> Exercise: Check every line of the data below for the word "zero", then give only the number of lines that have it.

★ ★ ★ ★

`src/wtc_pkg.sv`:
```
// Constants and types for the waveform timer control shell
package wtc_pkg;
  // Register byte offsets
  localparam logic [5:0] OFS_MAIN    = 6'h00;
  localparam logic [5:0] OFS_WAVE    = 6'h01;
  localparam logic [5:0] OFS_ROUTE   = 6'h02;
  localparam logic [5:0] OFS_OVRD    = 6'h03;
  localparam logic [5:0] OFS_CMD     = 6'h04;
  localparam logic [5:0] OFS_EVA     = 6'h08;
  localparam logic [5:0] OFS_EVB     = 6'h09;
  localparam logic [5:0] OFS_INTEN   = 6'h0c;
  localparam logic [5:0] OFS_INTFLAG = 6'h0d;
  localparam logic [5:0] OFS_STATE   = 6'h0e;
  localparam logic [5:0] OFS_INA     = 6'h10;
  localparam logic [5:0] OFS_INB     = 6'h11;
  localparam logic [5:0] OFS_FAULT   = 6'h12;
  localparam logic [5:0] OFS_DLYC    = 6'h14;
  localparam logic [5:0] OFS_DLYV    = 6'h15;
  localparam logic [5:0] OFS_DITC    = 6'h18;
  localparam logic [5:0] OFS_DITV    = 6'h19;
  localparam logic [5:0] OFS_DEBUG   = 6'h1e;
  localparam logic [5:0] OFS_CMPA_S  = 6'h28;
  localparam logic [5:0] OFS_CMPA_C  = 6'h2a;
  localparam logic [5:0] OFS_CMPB_S  = 6'h2c;
  localparam logic [5:0] OFS_CMPB_C  = 6'h2e;
  localparam logic [5:0] OFS_SHSTAT  = 6'h30;
  localparam logic [5:0] OFS_SHMASK  = 6'h31;
  // Field positions and masks
  localparam int         BIT_ENABLE  = 0;
  localparam logic [7:0] MAIN_FIELDS = 8'h7e;
  localparam logic [7:0] MASK_CMD    = 8'h9f;
  localparam logic [7:0] MASK_EV     = 8'hd5;
  localparam logic [7:0] MASK_INT    = 8'h0d;
  localparam logic [7:0] MASK_ROUTE  = 8'hcb;
  localparam logic [7:0] MASK_LOW2   = 8'h03;
  localparam logic [7:0] MASK_LOW4   = 8'h0f;
  localparam logic [7:0] MASK_DLYC   = 8'h3f;
  localparam logic [7:0] MASK_FULL   = 8'hff;
  localparam logic [7:0] MASK_NONE   = 8'h00;
  localparam logic [7:0] MASK_DEBUG  = 8'h05;
  localparam logic [7:0] MASK_SHELL  = 8'h07;
  localparam int         BIT_RUNHALT = 0;
  localparam int         BIT_HFAULT  = 2;
  localparam logic [7:0] RST_BYTE    = 8'h00;
  // Sleep state codes from the power manager
  localparam logic [1:0] SLP_ACTIVE  = 2'h0;
  localparam logic [1:0] SLP_IDLE    = 2'h1;
  localparam logic [1:0] SLP_STANDBY = 2'h2;
  localparam logic [1:0] SLP_PWRDN   = 2'h3;
  // Divider terminal counts
  localparam logic [2:0] SDIV_LIM1   = 3'h0;
  localparam logic [2:0] SDIV_LIM2   = 3'h1;
  localparam logic [2:0] SDIV_LIM4   = 3'h3;
  localparam logic [2:0] SDIV_LIM8   = 3'h7;
  localparam logic [4:0] CDIV_LIM1   = 5'h00;
  localparam logic [4:0] CDIV_LIM4   = 5'h03;
  localparam logic [4:0] CDIV_LIM32  = 5'h1f;
  localparam logic [1:0] CDIV_RSVD   = 2'h3;
  // Unlock window, one instruction per cycle
  localparam logic [2:0] GUARD_WIN   = 3'h4;
  // Timer control bundle
  typedef struct packed {
    logic       run;
    logic [1:0] clk_src;
    logic [1:0] cnt_div;
    logic [1:0] sync_div;
  } wtc_timer_ctl_t;
endpackage

```
`src/wtc_shell.sv`:
```
// Control shell of the waveform timer: registers, sleep/debug gating, dividers
`timescale 1ns/10ps
`default_nettype none

module wtc_shell #(
  parameter int SYNC_LAT = 2
) (
  // Clock and reset
  input  wire  logic                   clock_i,
  input  wire  logic                   srst_i,
  // Register port
  input  wire  logic [5:0]             addr_i,
  input  wire  logic [7:0]             wdata_i,
  input  wire  logic                   wr_i,
  input  wire  logic                   rd_i,
  output logic       [7:0]             rdata_o,
  // System state
  input  wire  logic [1:0]             sleep_mode_i,
  input  wire  logic                   debug_halt_i,
  input  wire  logic                   unlock_key_i,
  input  wire  logic [2:0]             engine_flag_i,
  // Timer control
  output wtc_pkg::wtc_timer_ctl_t      ctrl_o,
  output logic       [7:0]             fault_ctrl_o,
  output logic                         fault_a_o,
  output logic                         fault_b_o,
  output logic                         sync_tick_o,
  output logic                         cnt_tick_o,
  output logic                         enable_sync_done_o,
  output logic                         irq_o
);

  // Crossing latency must fit the four-bit transfer counter
  if (SYNC_LAT < 1 || SYNC_LAT > 15) begin : g_lat_check
    $error("SYNC_LAT out of range");
  end

  localparam logic [3:0] SYNC_LAT_C = 4'(SYNC_LAT);

  logic [7:0] gen_r [0:63];
  logic [7:0] main_r;
  logic       en_sync_r;
  logic [3:0] sync_cnt_r;
  logic [7:0] dbg_r;
  logic [7:0] fault_r;
  logic [2:0] guard_cnt_r;
  logic [7:0] intflag_r;
  logic [2:0] shstat_r;
  logic [2:0] shmask_r;
  logic [7:0] rdata_r;
  logic [2:0] sdiv_cnt_r;
  logic [4:0] cdiv_cnt_r;
  logic       run_nxt;
  logic       wr_main;
  logic       en_done;
  logic       guard_open;
  logic       guard_reject;
  logic       halt_fault;
  logic       en_done_evt;
  logic [2:0] sdiv_lim;
  logic [4:0] cdiv_lim;

  // Write mask of each plain storage register; zero means not stored
  function automatic logic [7:0] plain_mask(input logic [5:0] a);
    case (a)
      wtc_pkg::OFS_WAVE:   plain_mask = wtc_pkg::MASK_LOW2;
      wtc_pkg::OFS_ROUTE:  plain_mask = wtc_pkg::MASK_ROUTE;
      wtc_pkg::OFS_OVRD:   plain_mask = wtc_pkg::MASK_FULL;
      wtc_pkg::OFS_CMD:    plain_mask = wtc_pkg::MASK_CMD;
      wtc_pkg::OFS_EVA,
      wtc_pkg::OFS_EVB:    plain_mask = wtc_pkg::MASK_EV;
      wtc_pkg::OFS_INTEN:  plain_mask = wtc_pkg::MASK_INT;
      wtc_pkg::OFS_INA,
      wtc_pkg::OFS_INB:    plain_mask = wtc_pkg::MASK_LOW4;
      wtc_pkg::OFS_DLYC:   plain_mask = wtc_pkg::MASK_DLYC;
      wtc_pkg::OFS_DLYV:   plain_mask = wtc_pkg::MASK_FULL;
      wtc_pkg::OFS_DITC:   plain_mask = wtc_pkg::MASK_LOW2;
      wtc_pkg::OFS_DITV:   plain_mask = wtc_pkg::MASK_LOW4;
      wtc_pkg::OFS_CMPA_S,
      wtc_pkg::OFS_CMPA_C,
      wtc_pkg::OFS_CMPB_S,
      wtc_pkg::OFS_CMPB_C: plain_mask = wtc_pkg::MASK_FULL;
      wtc_pkg::OFS_CMPA_S + 6'h01,
      wtc_pkg::OFS_CMPA_C + 6'h01,
      wtc_pkg::OFS_CMPB_S + 6'h01,
      wtc_pkg::OFS_CMPB_C + 6'h01: plain_mask = wtc_pkg::MASK_LOW4;
      default:             plain_mask = wtc_pkg::MASK_NONE;
    endcase
  endfunction

  // Decode and qualifiers
  assign wr_main      = wr_i && (addr_i == wtc_pkg::OFS_MAIN);
  assign en_done      = (sync_cnt_r == 4'h0);
  assign guard_open   = (guard_cnt_r != 3'h0);
  assign guard_reject = wr_i && (addr_i == wtc_pkg::OFS_FAULT) && !guard_open;
  assign halt_fault   = debug_halt_i && dbg_r[wtc_pkg::BIT_HFAULT];
  assign en_done_evt  = (sync_cnt_r == 4'h1);
  assign enable_sync_done_o = en_done;

  // Plain storage; captures and reserved bytes stay zero
  always_ff @(posedge clock_i) begin
    if (srst_i) begin
      for (int i = 0; i < 64; i++) begin
        gen_r[i] <= wtc_pkg::RST_BYTE;
      end
    end else if (wr_i && plain_mask(addr_i) != wtc_pkg::MASK_NONE) begin
      gen_r[addr_i] <= wdata_i & plain_mask(addr_i);
    end
  end

  // Main control: enable handshake and locked fields
  always_ff @(posedge clock_i) begin
    if (srst_i) begin
      main_r <= wtc_pkg::RST_BYTE;
    end else if (wr_main) begin
      if (en_done) begin
        main_r[wtc_pkg::BIT_ENABLE] <= wdata_i[wtc_pkg::BIT_ENABLE];
      end
      // Prescalers must not change under a running timer
      if (!main_r[wtc_pkg::BIT_ENABLE] && !en_sync_r) begin
        main_r[7:1] <= wdata_i[7:1] & wtc_pkg::MAIN_FIELDS[7:1];
      end
    end
  end

  // Enable transfer into the timer side, fixed latency
  always_ff @(posedge clock_i) begin
    if (srst_i) begin
      sync_cnt_r <= 4'h0;
      en_sync_r  <= 1'b0;
    end else if (wr_main && en_done &&
                 wdata_i[wtc_pkg::BIT_ENABLE] != main_r[wtc_pkg::BIT_ENABLE]) begin
      sync_cnt_r <= SYNC_LAT_C;
    end else if (!en_done) begin
      sync_cnt_r <= sync_cnt_r - 4'h1;
      if (en_done_evt) begin
        en_sync_r <= main_r[wtc_pkg::BIT_ENABLE];
      end
    end
  end

  // Unlock window opened by the key write on the processor side
  always_ff @(posedge clock_i) begin
    if (srst_i) begin
      guard_cnt_r <= 3'h0;
    end else if (unlock_key_i) begin
      guard_cnt_r <= wtc_pkg::GUARD_WIN;
    end else if (guard_open) begin
      guard_cnt_r <= guard_cnt_r - 3'h1;
    end
  end

  // Fault output control, the only key-protected register
  always_ff @(posedge clock_i) begin
    if (srst_i) begin
      fault_r <= wtc_pkg::RST_BYTE;
    end else if (wr_i && addr_i == wtc_pkg::OFS_FAULT && guard_open) begin
      fault_r <= wdata_i;
    end
  end

  // Debug control, unprotected
  always_ff @(posedge clock_i) begin
    if (srst_i) begin
      dbg_r <= wtc_pkg::RST_BYTE;
    end else if (wr_i && addr_i == wtc_pkg::OFS_DEBUG) begin
      dbg_r <= wdata_i & wtc_pkg::MASK_DEBUG;
    end
  end

  // Engine flags: sticky, write one to clear, set wins
  // Overflow lands in bit 0, trigger A in bit 2, trigger B in bit 3
  always_ff @(posedge clock_i) begin
    if (srst_i) begin
      intflag_r <= wtc_pkg::RST_BYTE;
    end else begin
      intflag_r <= (intflag_r & ~((wr_i && addr_i == wtc_pkg::OFS_INTFLAG) ?
                    wdata_i : wtc_pkg::MASK_NONE))
                 | ({4'h0, engine_flag_i[2:1], 1'b0, engine_flag_i[0]} & wtc_pkg::MASK_INT);
    end
  end

  // Shell events: enable done, rejected write, halt fault
  always_ff @(posedge clock_i) begin
    if (srst_i) begin
      shstat_r <= 3'h0;
    end else begin
      shstat_r <= (shstat_r & ~((wr_i && addr_i == wtc_pkg::OFS_SHSTAT) ?
                   wdata_i[2:0] : 3'h0))
                | {halt_fault, guard_reject, en_done_evt};
    end
  end

  // Shell event mask
  always_ff @(posedge clock_i) begin
    if (srst_i) begin
      shmask_r <= 3'h0;
    end else if (wr_i && addr_i == wtc_pkg::OFS_SHMASK) begin
      shmask_r <= wdata_i[2:0] & wtc_pkg::MASK_SHELL[2:0];
    end
  end

  // Level interrupt from either flag group
  assign irq_o = |(shstat_r & shmask_r) |
                 |(intflag_r & gen_r[wtc_pkg::OFS_INTEN]);

  // Read data in the cycle after the strobe only
  always_ff @(posedge clock_i) begin
    if (srst_i || !rd_i) begin
      rdata_r <= 8'h00;
    end else begin
      case (addr_i)
        wtc_pkg::OFS_MAIN:    rdata_r <= main_r;
        wtc_pkg::OFS_INTFLAG: rdata_r <= intflag_r;
        wtc_pkg::OFS_STATE:   rdata_r <= {6'h00, 1'b1, en_done};
        wtc_pkg::OFS_FAULT:   rdata_r <= fault_r;
        wtc_pkg::OFS_DEBUG:   rdata_r <= dbg_r;
        wtc_pkg::OFS_SHSTAT:  rdata_r <= {5'h00, shstat_r};
        wtc_pkg::OFS_SHMASK:  rdata_r <= {5'h00, shmask_r};
        default:              rdata_r <= gen_r[addr_i];
      endcase
    end
  end
  assign rdata_o = rdata_r;

  // Run decision from enable, sleep state and debug halt
  always_comb begin
    run_nxt = en_sync_r;
    if (sleep_mode_i == wtc_pkg::SLP_STANDBY || sleep_mode_i == wtc_pkg::SLP_PWRDN) begin
      run_nxt = 1'b0;
    end
    if (debug_halt_i && !dbg_r[wtc_pkg::BIT_RUNHALT]) begin
      run_nxt = 1'b0;
    end
  end

  // Registered control bundle and fault outputs
  always_ff @(posedge clock_i) begin
    if (srst_i) begin
      ctrl_o       <= '0;
      fault_a_o    <= 1'b0;
      fault_b_o    <= 1'b0;
      fault_ctrl_o <= 8'h00;
    end else begin
      ctrl_o.run      <= run_nxt;
      ctrl_o.clk_src  <= main_r[6:5];
      ctrl_o.cnt_div  <= main_r[4:3];
      ctrl_o.sync_div <= main_r[2:1];
      fault_a_o       <= halt_fault;
      fault_b_o       <= halt_fault;
      fault_ctrl_o    <= fault_r;
    end
  end

  // Divider terminal counts
  always_comb begin
    case (ctrl_o.sync_div)
      2'h0:    sdiv_lim = wtc_pkg::SDIV_LIM1;
      2'h1:    sdiv_lim = wtc_pkg::SDIV_LIM2;
      2'h2:    sdiv_lim = wtc_pkg::SDIV_LIM4;
      default: sdiv_lim = wtc_pkg::SDIV_LIM8;
    endcase
    case (ctrl_o.cnt_div)
      2'h0:    cdiv_lim = wtc_pkg::CDIV_LIM1;
      2'h1:    cdiv_lim = wtc_pkg::CDIV_LIM4;
      default: cdiv_lim = wtc_pkg::CDIV_LIM32;
    endcase
  end

  // Synchronizer divider; cleared while stopped so restart is clean
  always_ff @(posedge clock_i) begin
    if (srst_i || !ctrl_o.run) begin
      sdiv_cnt_r  <= 3'h0;
      sync_tick_o <= 1'b0;
    end else if (sdiv_cnt_r == sdiv_lim) begin
      sdiv_cnt_r  <= 3'h0;
      sync_tick_o <= 1'b1;
    end else begin
      sdiv_cnt_r  <= sdiv_cnt_r + 3'h1;
      sync_tick_o <= 1'b0;
    end
  end

  // Counter divider on synchronizer ticks; reserved code gives no ticks
  always_ff @(posedge clock_i) begin
    if (srst_i || !ctrl_o.run || ctrl_o.cnt_div == wtc_pkg::CDIV_RSVD) begin
      cdiv_cnt_r <= 5'h00;
      cnt_tick_o <= 1'b0;
    end else if (!sync_tick_o) begin
      cnt_tick_o <= 1'b0;
    end else if (cdiv_cnt_r == cdiv_lim) begin
      cdiv_cnt_r <= 5'h00;
      cnt_tick_o <= 1'b1;
    end else begin
      cdiv_cnt_r <= cdiv_cnt_r + 5'h01;
      cnt_tick_o <= 1'b0;
    end
  end
endmodule
`default_nettype wire

```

★ ★ ★ ★

> Solution to the problem: 2